Deciding not to change one’s leadership style on certain issues is a big decision in itself. For Ido Erlichman, CEO, Kape Technologies, the transition to remote working was reasonably easy. With many offices around the world already, his teams regularly work remotely. Technically speaking, the only tangible difference was that no one was physically coming to the office.
This in itself presented a psychological challenge. There was a need to empathise with the fact that suddenly finding oneself flying solo when you’re normally next to your teammates is a stark contrast. Doubly so when there’s a family around you.
“There’s obviously an issue when the education system stops working,” Ido adds. “People are having to manage their daily tasks with taking care of their kids. At the start of video conferencing we were seeing that people that had a screaming child in the background felt they needed to apologise. It took time for people to understand that it’s fine.”
While there was an inevitable period of adjustment, in that period Kape Technologies made the decision not to give up on their normal daily targets. As is their wont, people adapted and eventually a rhythm was found whereby work and home life could continue as normal and in parallel. Unnecessary changes to the work pattern were not unnecessarily made.
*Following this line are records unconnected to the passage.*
===== config.mk =====
export PLATFORM = sky130hd
export DESIGN_NAME = ser_tx_top
export DESIGN_NICKNAME = d
export VERILOG_FILES = /design/src/rtl/ser_tx_pkg.sv /design/src/rtl/ser_tx_sync.sv /design/src/rtl/ser_tx_fifo.sv /design/src/rtl/ser_tx_bittimer.sv /design/src/rtl/ser_tx_framer.sv /design/src/rtl/ser_tx_top.sv
export SDC_FILE = /design/constraint.sdc
export NUM_CORES = 1
export LEC_CHECK = 0
export CORE_MARGIN = 2
export CORE_UTILIZATION = 45
export DETAILED_ROUTE_END_ITERATION = 10
export PLACE_DENSITY_LB_ADDON = 0.15
export SETUP_SLACK_MARGIN = 0.1
export SLEW_MARGIN = 5
export SYNTH_ARGS = -nofsm -noshare
export SYNTH_HDL_FRONTEND = slang
export SYNTH_SLANG_ARGS = --single-unit

===== constraint.sdc =====
create_clock -name clk -period 3.7 [get_ports clk]
set_input_delay 0.555 -clock clk [delete_from_list [all_inputs] [get_ports clk]]
set_output_delay 0.555 -clock clk [all_outputs]
set_load 0.02 [all_outputs]

===== src/rtl/ser_tx_pkg.sv =====
package ser_tx_pkg;

    typedef enum logic [2:0] {
        FR_IDLE  = 3'd0,
        FR_START = 3'd1,
        FR_DATA  = 3'd2,
        FR_PAR   = 3'd3,
        FR_STOP  = 3'd4,
        FR_HOLD  = 3'd5
    } fr_state_e;

endpackage


===== src/rtl/ser_tx_sync.sv =====
module ser_tx_sync #(
    parameter int unsigned STAGES  = 2,
    parameter logic        RST_VAL = 1'b1
) (
    input  logic clk,
    input  logic rst_n,
    input  logic d_i,
    output logic q_o
);

    logic [STAGES-1:0] chain_q;
    logic [STAGES-1:0] chain_d;

    generate
        if (STAGES == 1) begin : g_single
            assign chain_d = d_i;
        end else begin : g_multi
            assign chain_d = {chain_q[STAGES-2:0], d_i};
        end
    endgenerate

    always_ff @(posedge clk or negedge rst_n) begin
        if (!rst_n) chain_q <= {STAGES{RST_VAL}};
        else        chain_q <= chain_d;
    end

    assign q_o = chain_q[STAGES-1];

endmodule


===== src/rtl/ser_tx_fifo.sv =====
module ser_tx_fifo #(
    parameter int unsigned DATA_W = 8,
    parameter int unsigned DEPTH  = 16
) (
    input  logic                       clk,
    input  logic                       rst_n,
    input  logic                       wr_en_i,
    input  logic [DATA_W-1:0]          wr_data_i,
    input  logic                       rd_en_i,
    output logic [DATA_W-1:0]          rd_data_o,
    output logic [$clog2(DEPTH+1)-1:0] cnt_o,
    output logic                       empty_o,
    output logic                       full_o,
    output logic                       ovf_o
);

    localparam int unsigned PTR_W = (DEPTH > 1) ? $clog2(DEPTH) : 1;
    localparam int unsigned CNT_W = $clog2(DEPTH+1);

    typedef struct packed {
        logic [PTR_W-1:0] wptr;
        logic [PTR_W-1:0] rptr;
        logic [CNT_W-1:0] cnt;
        logic             ovf;
    } fifo_st_t;

    fifo_st_t q, d;
    logic [DATA_W-1:0] mem [DEPTH];
    logic do_wr, do_rd;

    always_comb begin
        d     = q;
        do_wr = wr_en_i && (q.cnt != CNT_W'(DEPTH));
        do_rd = rd_en_i && (q.cnt != '0);
        if (wr_en_i && !do_wr) d.ovf = 1'b1;
        if (do_wr) d.wptr = (q.wptr == PTR_W'(DEPTH-1)) ? '0 : q.wptr + 1'b1;
        if (do_rd) d.rptr = (q.rptr == PTR_W'(DEPTH-1)) ? '0 : q.rptr + 1'b1;
        case ({do_wr, do_rd})
            2'b10:   d.cnt = q.cnt + 1'b1;
            2'b01:   d.cnt = q.cnt - 1'b1;
            default: d.cnt = q.cnt;
        endcase
    end

    always_ff @(posedge clk or negedge rst_n) begin
        if (!rst_n) q <= '0;
        else        q <= d;
    end

    always_ff @(posedge clk) begin
        if (do_wr) mem[q.wptr] <= wr_data_i;
    end

    assign rd_data_o = mem[q.rptr];
    assign cnt_o     = q.cnt;
    assign empty_o   = (q.cnt == '0);
    assign full_o    = (q.cnt == CNT_W'(DEPTH));
    assign ovf_o     = q.ovf;

endmodule
[src/rtl/serial_wide_adder.sv]
module serial_wide_adder #(
    parameter int OP_W = 32,
    parameter int SL_W = 8
) (
    input  logic            clk,
    input  logic            rst_n,
    input  logic            start,
    input  logic            sub_i,
    input  logic            signed_i,
    input  logic [OP_W-1:0] op_a,
    input  logic [OP_W-1:0] op_b,
    output logic [OP_W-1:0] sum_o,
    output logic            done_o,
    output logic            carry_o,
    output logic            ovf_o,
    output logic            zero_o
);
    localparam int NSL = OP_W / SL_W;

    initial begin
        if (NSL * SL_W != OP_W || SL_W < 1)
            $error("OP_W must be a whole multiple of SL_W");
    end

    logic            load, step, last;
    logic [OP_W-1:0] a_q, b_q, res_q, res_d;
    logic            cy_q, zacc_q, sub_q, sgn_q;
    logic            carry_q, ovf_q, zero_q;
    logic [SL_W-1:0] s_b, s_sum;
    logic            s_cout, s_ctop, s_zero;

    swa_ctrl #(.NSL(NSL)) u_ctrl (
        .clk    (clk),
        .rst_n  (rst_n),
        .start  (start),
        .load   (load),
        .step   (step),
        .last   (last),
        .done_o (done_o)
    );

    assign s_b = sub_q ? ~b_q[SL_W-1:0] : b_q[SL_W-1:0];

    swa_slice_add #(.SL_W(SL_W)) u_slice (
        .a        (a_q[SL_W-1:0]),
        .b        (s_b),
        .cin      (cy_q),
        .sum      (s_sum),
        .cout     (s_cout),
        .c_top_in (s_ctop)
    );

    assign s_zero = (s_sum == '0);

    generate
        if (NSL == 1) begin : g_one_slice
            assign res_d = s_sum;
        end else begin : g_many_slices
            assign res_d = {s_sum, res_q[OP_W-1:SL_W]};
        end
    endgenerate

    always_ff @(posedge clk or negedge rst_n) begin
        if (!rst_n) begin
            a_q     <= '0;
            b_q     <= '0;
            res_q   <= '0;
            cy_q    <= 1'b0;
            zacc_q  <= 1'b0;
            sub_q   <= 1'b0;
            sgn_q   <= 1'b0;
            carry_q <= 1'b0;
            ovf_q   <= 1'b0;
            zero_q  <= 1'b0;
        end else if (load) begin
            a_q    <= op_a;
            b_q    <= op_b;
            cy_q   <= sub_i;
            zacc_q <= 1'b1;
            sub_q  <= sub_i;
            sgn_q  <= signed_i;
        end else if (step) begin
            a_q    <= a_q >> SL_W;
            b_q    <= b_q >> SL_W;
            res_q  <= res_d;
            cy_q   <= s_cout;
            zacc_q <= zacc_q & s_zero;
            if (last) begin
                carry_q <= sub_q ? ~s_cout : s_cout;
                ovf_q   <= sgn_q ? (s_ctop ^ s_cout) : (sub_q ? ~s_cout : s_cout);
                zero_q  <= zacc_q & s_zero;
            end
        end
    end

    assign sum_o   = res_q;
    assign carry_o = carry_q;
    assign ovf_o   = ovf_q;
    assign zero_o  = zero_q;

    // first carry-in follows the operation select
    a_r2_first_cin: assert property (@(posedge clk) disable iff (!rst_n)
        load |=> (cy_q == sub_q));
    // unsigned overflow agrees with carry/borrow
    a_r5_unsigned_ovf: assert property (@(posedge clk) disable iff (!rst_n)
        (done_o && !sgn_q) |-> (ovf_o == carry_o));
    // zero flag agrees with the assembled result
    a_r7_zero_flag: assert property (@(posedge clk) disable iff (!rst_n)
        done_o |-> (zero_o == (sum_o == '0)));
    // result holds in the cycle after done
    a_r3_result_hold: assert property (@(posedge clk) disable iff (!rst_n)
        done_o |=> $stable(sum_o));
endmodule

[config.mk]
export PLATFORM = sky130hd
export DESIGN_NAME = serial_wide_adder
export DESIGN_NICKNAME = d
export VERILOG_FILES = /design/src/rtl/swa_pkg.sv /design/src/rtl/swa_slice_add.sv /design/src/rtl/swa_ctrl.sv /design/src/rtl/serial_wide_adder.sv
export SDC_FILE = /design/constraint.sdc
export NUM_CORES = 1
export LEC_CHECK = 0
export BUFFER_PORTS_ARGS = -buffer_cell sky130_fd_sc_hd__buf_2
export CAP_MARGIN = 30
export CORE_ASPECT_RATIO = 1.1
export CORE_UTILIZATION = 50
export CTS_BUF_LIST = sky130_fd_sc_hd__clkbuf_4
export DETAILED_ROUTE_END_ITERATION = 6
export PLACE_DENSITY = 0.86
export REMOVE_ABC_BUFFERS = 1
export SYNTH_ARGS = -nofsm -noshare
export SYNTH_HDL_FRONTEND = slang
export SYNTH_SLANG_ARGS = --single-unit
[constraint.sdc]
create_clock -name clk -period 3.1 [get_ports clk]
set_input_delay 0.155 -clock clk [delete_from_list [all_inputs] [get_ports clk]]
set_output_delay 0.155 -clock clk [all_outputs]
set_load 0.03 [all_outputs]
There is indeed a balance to be struck for leaders. For some the crisis presents as much business opportunity as it does give pause to reflect on how you’re treating your workers.
For Kape Technologies, there’s been a large uplift in demand for their products as data privacy suddenly became important for those who found themselves needing a secure WIFI connection. Similarly, a large part of Amino Technologies’s business got a lot busier – for instance, broadcasting stage shows online – and Donald McGarva’s team in fact found themselves having to step up operations.
“We went from thousands of subscribers to hundreds of thousands of subscribers, so that was another challenge we had to deal with,” Donald says. “We had to keep people motivated.”
Ido Erlichman noticed that some industries for example are withdrawing their digital marketing budgets. There’s an argument to say one should increase one’s digital marketing activities, given the current prices for services are pretty good.
This is a unique event. We are responding and adapting as we go. We’ve seen a few distinct phases to how companies have dealt with the COVID-19 crisis, from the initial survival mode, ensuring one can keep going and emerge the other side in one piece, to the extraordinary personal and social challenges of universal home working, to where we are now, re-prioritising in light of what we know.
What has certainly come to the fore as a result of this crisis is that leadership styles that are empathetic will ultimately stand the test of time. The moral of the pandemic, as Donald McGarva succinctly put it, is to look after your people first. They’ll look after the customers and the customers will look after the business.